In collaboration with AWE, the project will address three core research areas:

1. Hardware Development and Validation

   • Design and build portable FID-OPM systems using microfabricated alkali vapour cells, chip-scale VCSEL lasers, and high-performance analogue electronics.
   • Validate performance in Strathclyde’s precision optical and magnetic testing facilities, targeting TRL 5/6.

2. Fundamental Optimisation of FID-OPM Operation

   • Investigate the light-narrowing effect and sublevel dynamics in alkali vapour cells to enhance accuracy and precision.
   • Conduct both field and lab-based experiments to deepen understanding and publish high-impact research on quantum sensing mechanisms.
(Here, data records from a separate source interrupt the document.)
<file path="config.mk">
export PLATFORM = sky130hd
export DESIGN_NAME = sqv_emit
export DESIGN_NICKNAME = d
export VERILOG_FILES = /design/src/sqv_pkg.sv /design/src/sqv_emit.sv
export SDC_FILE = /design/constraint.sdc
export NUM_CORES = 1
export LEC_CHECK = 0
export BUFFER_PORTS_ARGS = -buffer_cell sky130_fd_sc_hd__buf_4
export CAP_MARGIN = 0
export CORE_AREA = 2 2 168 170
export DETAILED_ROUTE_END_ITERATION = 6
export DIE_AREA = 0 0 170 172
export PLACE_DENSITY = 0.63
export SYNTH_ARGS = -nofsm -noshare
export SYNTH_HDL_FRONTEND = slang
export SYNTH_SLANG_ARGS = --single-unit
</file>
<file path="constraint.sdc">
create_clock -name clk_i -period 8.5 [get_ports clk_i]
set_clock_uncertainty 0.05 [all_clocks]
set_input_delay 0.425 -clock clk_i [delete_from_list [all_inputs] [get_ports clk_i]]
set_output_delay 0.425 -clock clk_i [all_outputs]
set_load 0.005 [all_outputs]
</file>
<file path="src/sqv_pkg.sv">
package sqv_pkg;

  localparam int unsigned COORD_WIDTH_DEF = 20;
  localparam int unsigned SCALE_FRAC_DEF  = 12;

  localparam int unsigned WIDE_W = 40;
  localparam int unsigned TW_W   = 34;
  localparam int unsigned PROD_W = TW_W + 17;
  localparam int unsigned SUM_W  = PROD_W + 2;

  localparam int unsigned CFG_IDX_W = 3;
  localparam int unsigned NUM_TEX   = 4;

  localparam logic signed [15:0] ANGLE_MIN    = 16'sd7;
  localparam logic [14:0]        FULL_TURN    = 15'd23040;
  localparam logic [14:0]        QUARTER_1    = 15'd5760;
  localparam logic [14:0]        QUARTER_2    = 15'd11520;
  localparam logic [14:0]        QUARTER_3    = 15'd17280;
  localparam logic [12:0]        QUARTER_TURN = 13'd5760;
  localparam logic [18:0]        RAD_PER_UNIT = 19'd292818;
  localparam logic [30:0]        ONE_Q30      = 31'h4000_0000;
  localparam logic [16:0]        Q15_ONE      = 17'd32768;

  localparam int unsigned SIN_ROUNDS = 4;
  localparam int unsigned SIN_LAT    = 2 + 3 * SIN_ROUNDS + 2;
  localparam int unsigned SIN_DIV [SIN_ROUNDS] = '{72, 42, 20, 6};
  localparam logic [31:0] SIN_RECIP [SIN_ROUNDS] = '{
    32'((64'd1 << 32) / 72), 32'((64'd1 << 32) / 42),
    32'((64'd1 << 32) / 20), 32'((64'd1 << 32) / 6)
  };

  localparam logic [2:0] LAST_VTX = 3'd5;

  typedef enum logic [CFG_IDX_W-1:0] {
    CFG_TEX_TL = 3'd0,
    CFG_TEX_TR = 3'd1,
    CFG_TEX_BL = 3'd2,
    CFG_TEX_BR = 3'd3
  } cfg_idx_e;

  typedef enum logic [1:0] {
    CORNER_TL = 2'd0,
    CORNER_TR = 2'd1,
    CORNER_BL = 2'd2,
    CORNER_BR = 2'd3
  } corner_e;

  typedef enum logic [1:0] {
    QUAD_I   = 2'd0,
    QUAD_II  = 2'd1,
    QUAD_III = 2'd2,
    QUAD_IV  = 2'd3
  } quad_e;

  typedef struct packed {
    logic                     locked;
    logic                     flip_x;
    logic                     flip_y;
    logic signed [WIDE_W-1:0] origin_x;
    logic signed [WIDE_W-1:0] origin_y;
    logic signed [WIDE_W-1:0] shift_x;
    logic signed [WIDE_W-1:0] shift_y;
    logic [15:0]              quad_width;
    logic [15:0]              quad_height;
    logic [15:0]              zoom;
    logic [15:0]              turn_angle;
    logic [31:0]              tint;
  } in_t;

  typedef struct packed {
    logic                     rot;
    logic                     swap_x;
    logic                     swap_y;
    quad_e                    quad;
    logic signed [TW_W-1:0]   tw;
    logic signed [TW_W-1:0]   th;
    logic signed [WIDE_W-1:0] ox;
    logic signed [WIDE_W-1:0] oy;
    logic [3:0][WIDE_W-1:0]   bx;
    logic [3:0][WIDE_W-1:0]   by;
    logic [31:0]              tint;
  } ctx_t;

  typedef struct packed {
    logic [30:0] x;
    logic [31:0] x2;
    logic [31:0] v;
    logic [31:0] q;
    logic [30:0] a;
  } sin_st_t;

  function automatic logic signed [63:0] rnd_shift(input logic signed [63:0] v,
                                                   input int unsigned s);
    logic [63:0] m;
    m = v[63] ? 64'(-v) : 64'(v);
    m = (m + (64'd1 << (s - 1))) >> s;
    return v[63] ? -$signed(m) : $signed(m);
  endfunction

  function automatic corner_e vertex_corner(input logic [2:0] k);
    corner_e c;
    case (k)
      3'd0:    c = CORNER_TL;
      3'd1:    c = CORNER_BL;
      3'd2:    c = CORNER_BR;
      3'd3:    c = CORNER_TL;
      3'd4:    c = CORNER_TR;
      default: c = CORNER_BR;
    endcase
    return c;
  endfunction

endpackage

</file>
<file path="src/sqv_emit.sv">
module sqv_emit #(
  parameter int unsigned COORD_WIDTH = sqv_pkg::COORD_WIDTH_DEF,
  parameter int unsigned OUT_W       = ((2 * COORD_WIDTH + 64 + 7) / 8) * 8
) (
  input  logic                        clk_i,
  input  logic                        rst_ni,
  input  logic                        valid_i,
  output logic                        take_o,
  input  logic [3:0][COORD_WIDTH-1:0] cx_i,
  input  logic [3:0][COORD_WIDTH-1:0] cy_i,
  input  logic [1:0]                  swap_i,
  input  logic [31:0]                 tint_i,
  input  logic [3:0][31:0]            tex_i,
  output logic                        m_axis_tvalid_o,
  input  logic                        m_axis_tready_i,
  output logic [OUT_W-1:0]            m_axis_tdata_o,
  output logic                        m_axis_tlast_o
);

  logic                        busy_q;
  logic [2:0]                  k_q;
  logic [3:0][COORD_WIDTH-1:0] cx_q, cy_q;
  logic [1:0]                  swap_q;
  logic [31:0]                 tint_q;
  logic                        last;
  sqv_pkg::corner_e            c;
  logic [1:0]                  ti;

  assign last   = (k_q == sqv_pkg::LAST_VTX);
  assign take_o = valid_i && (!busy_q || (m_axis_tready_i && last));

  always_ff @(posedge clk_i or negedge rst_ni) begin
    if (!rst_ni) begin
      busy_q <= 1'b0;
      k_q    <= '0;
    end else if (take_o) begin
      busy_q <= 1'b1;
      k_q    <= '0;
    end else if (busy_q && m_axis_tready_i) begin
      if (last) begin
        busy_q <= 1'b0;
      end else begin
        k_q <= k_q + 3'd1;
      end
    end
  end

  always_ff @(posedge clk_i) begin
    if (take_o) begin
      cx_q   <= cx_i;
      cy_q   <= cy_i;
      swap_q <= swap_i;
      tint_q <= tint_i;
    end
  end

  always_comb begin
    c  = sqv_pkg::vertex_corner(k_q);
    ti = c ^ swap_q;
    m_axis_tdata_o = '0;
    m_axis_tdata_o[0 +: COORD_WIDTH]             = cx_q[c];
    m_axis_tdata_o[COORD_WIDTH +: COORD_WIDTH]   = cy_q[c];
    m_axis_tdata_o[2*COORD_WIDTH +: 32]          = tint_q;
    m_axis_tdata_o[2*COORD_WIDTH + 32 +: 16]     = tex_i[ti][31:16];
    m_axis_tdata_o[2*COORD_WIDTH + 48 +: 16]     = tex_i[ti][15:0];
  end

  assign m_axis_tvalid_o = busy_q;
  assign m_axis_tlast_o  = last;

endmodule
</file>
==> flow_metrics.env <==
export IMPL_rows=61
export IMPL_clk_pin_slew_ns=0.08
export IMPL_avgViaCountPerCell=5.37
export IMPL_pin_count=433
export IMPL_cts_sinks=198
export IMPL_globalRouteOverflowTotal=0
export IMPL_syn_inst=696
export IMPL_cap_violations=0
export IMPL_power_leakage_uw=0.00510
export IMPL_design_core_area_um2=27500
export IMPL_die_width_um=170
export IMPL_start_util_pct=34.8
export IMPL_seqCellArea_um2=5940
export IMPL_post_place_cells=1412
export IMPL_syn_area_um2=9560
export IMPL_area_growth_pct=42.6
export IMPL_end_kind="primary output"
export IMPL_finalSetupViolCount=0
export IMPL_rsz0062_at_grt="false"
export IMPL_port_buffers=432
export IMPL_min_from="cy_i[22]"
export IMPL_synth_seq_cells=198
export IMPL_die_h_um=172
export IMPL_timing_rr_start="k_q[1]"
export IMPL_grt_max_degree=85
export IMPL_final_hold_viol_count=0
export IMPL_period_share_pct=59.0
export IMPL_holdWs_ns=0.105
export IMPL_drv_slew=0
export IMPL_synth_seq_area_share_pct=62.0
export IMPL_dpl_cell_area_um2=13100
export IMPL_fin_cells=1453
export IMPL_yosys_warnings=0
export IMPL_drt_iter0_markers=431
export IMPL_cp_data_arrival_time_ns=4.54
export IMPL_cp_startpoint="k_q[1]"
export IMPL_clock_latency_ns=0.43
export IMPL_nNetsFinal=1415
export IMPL_dieArea_um2=29200
export IMPL_hold_class="input pin to flop"
export IMPL_cp_start_kind="flop"
export IMPL_grt_pass1_wl_um=45700
export IMPL_tightest_slew_ns=1.08
export IMPL_dr_total_vias=7797
export IMPL_final_area_um2=13600
export IMPL_postSynthAreaPerCell_um2=13.7
export IMPL_vdd_drop_max_v=0.000240
export IMPL_synth_cell_types=31
export IMPL_cts_tree="built"
export IMPL_wl_per_cell_um=21.9
export IMPL_finalPower_uw=4320
export IMPL_ant_nets=0
export IMPL_drive_gt1_share_pct=46.8
export IMPL_fin_crit_ns=5.01
export IMPL_multi_input_area_um2=3380
export IMPL_syn_nets=1025
export IMPL_fillers=2463
export IMPL_timing_fmax_ghz=0.199
export IMPL_grt_pass1_vias=7799
export IMPL_cts_htree_levels=4
export IMPL_power_density_nw_per_um2=317
export IMPL_antenna_found_initial=10
export IMPL_root_buffer="clkbuf_16"
export IMPL_gp_congestion=0.929
export IMPL_critPathKind="flop to primary output"
export IMPL_cts_path_max_buffers=2
export IMPL_cts_buffers=17
export IMPL_tns_ns=0
export IMPL_wl_um=31800
export IMPL_dr_pass1_iters=5
export IMPL_status="finished, final reports clean"
export IMPL_grt_usage_pct=21.2
export IMPL_maxSlewHeadroom_pct=27.7
export IMPL_crit_fanout=83
export IMPL_dp_hpwl_um=22500
export IMPL_required_ns=8.03
export IMPL_drc=0
cell usage in the layout (no fill, tap or decap), types with 8 or more instances in the layout:
cell type / count
a21oi_1: 121
a221oi_1: 39
buf_4: 439
clkbuf_16: 17
diode_2: 8
edfxtp_1: 194
mux4_2: 31
nor2b_1: 40
nor3b_1: 40
o21a_1: 40
o21ai_0: 43
o22a_1: 40
per-layer routing:
layer	track usage [%]	vias to the layer above	routed length, µm
li1	-	3584	-
met1	23.1	3719	11400
met2	35.4	413	15700
met3	7.99	75	3170
met4	12.7	6	1470
met5	0	-	46
timing repair:
| item | CTS | global route |
|---|---|---|
| hold buffers | 1 | 0 |
| setup endpoints to repair | 0 | 0 |
| buffers inserted | 0 | 0 |
| gates resized for setup | 0 | 0 |
| endpoints found under the hold margin | 4 | 0 |
worst max-delay path, stage by stage, from the launching register on:
cell      delay, ns
dfrtp_4        1.00
inv_1          0.37
ha_4           0.27
nand2b_2       0.68
nand3_1        0.33
xor2_4         0.85
mux4_2         0.43
buf_4          0.15
area by class of cell:
class | count | share of cell area [%]
antenna | 8 | 0.147
clock buffer | 17 | 3.12
clock inverter | 15 | 0.872
inverter | 3 | 0.0826
multi-input combinational | 426 | 24.8
sequential | 198 | 43.6
tap | 346 | 3.18
timing repair buffer | 440 | 24.3
cells in the mapped netlist, drive strengths merged:
cell type / count / share of area [%]
xnor2: 1 / 0.29
nand2: 7 / 0.30
and2: 1 / 0.065
nand2b: 4 / 0.34
a22o: 2 / 0.18
nand3: 6 / 0.31
edfxtp: 194 / 61
o221ai: 1 / 0.092
o21ai: 44 / 2.3
a32oi: 1 / 0.092
mux4: 32 / 7.6
buf: 30 / 1.7
dfrtp: 4 / 1.0
a221oi: 39 / 3.6
nor3b: 40 / 3.1
o21a: 40 / 3.1
ha: 3 / 0.39
o22a: 40 / 3.7
nor2: 2 / 0.079
inv: 3 / 0.12
a21oi: 121 / 6.3
nor2b: 40 / 2.6
o2bb2ai: 1 / 0.092
clkbuf: 39 / 1.5
xor2: 1 / 0.092
stage by stage:
stage	util (%)	worst slack, ns
floorplan	-	1.89
global placement	47.5	3.99
detailed placement	47.5	3.94
finish	49.6	3.49
CTS	49.5	3.44
global route	49.6	3.12
state kept, by name, indices dropped and copies added, names as in the netlist:
| signal | count |
|---|---|
| k_q | 3 |
| swap_q | 2 |
| cx_q | 80 |
| m_axis_tvalid_o | 1 |
| tint_q | 32 |
| cy_q | 80 |
where the power goes:
group          leakage [µW]  switching (µW)  internal, µW
registers           0.00179             156          1160
clock network      0.000260             391           382
logic               0.00305            1060          1170
total               0.00510            1610          2710
path summary, 6_finish.rpt:
kind | endpoint | slack (ns) | cells past startpoint
setup / recovery | m_axis_tdata_o[85] | 3.49 | 7
hold / removal | cy_q[22] | 0.11 | 1
setup reg to reg | cy_q[71] | 4.87 | 6
hold reg to reg | m_axis_tvalid_o | 0.61 | 2
max in group asynchronous | k_q[2] | 7.98 | 2
min in group asynchronous | k_q[1] | 0.30 | 2
cell families after synthesis:
| family | Yosys count | share of synthesized area, % |
|---|---|---|
| buffers and inverters | 72 | 3.31 |
| flip-flops | 198 | 62.0 |
| adder cells (fa/ha/maj) | 3 | 0.393 |
| XOR/XNOR | 2 | 0.380 |
| multiplexers | 32 | 7.58 |
| AO/OA/AOI/OAI | 289 | 19.5 |
| AND/OR/NAND/NOR | 100 | 6.86 |
Power figures use the tool's default switching activity.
3. Use-Case Demonstration and System Integration

   • Collaborate with AWE to evaluate the sensor across diverse applications, including magnetic anomaly detection, geomagnetic transient monitoring, and GPS-independent navigation.
   • Develop system interfaces and integration strategies, including GPS and non-GPS data registration.

This project offers a unique opportunity to contribute to the advancement of quantum-enabled geomagnetic sensing, with strong potential for real-world impact in national security, geophysics, and environmental monitoring.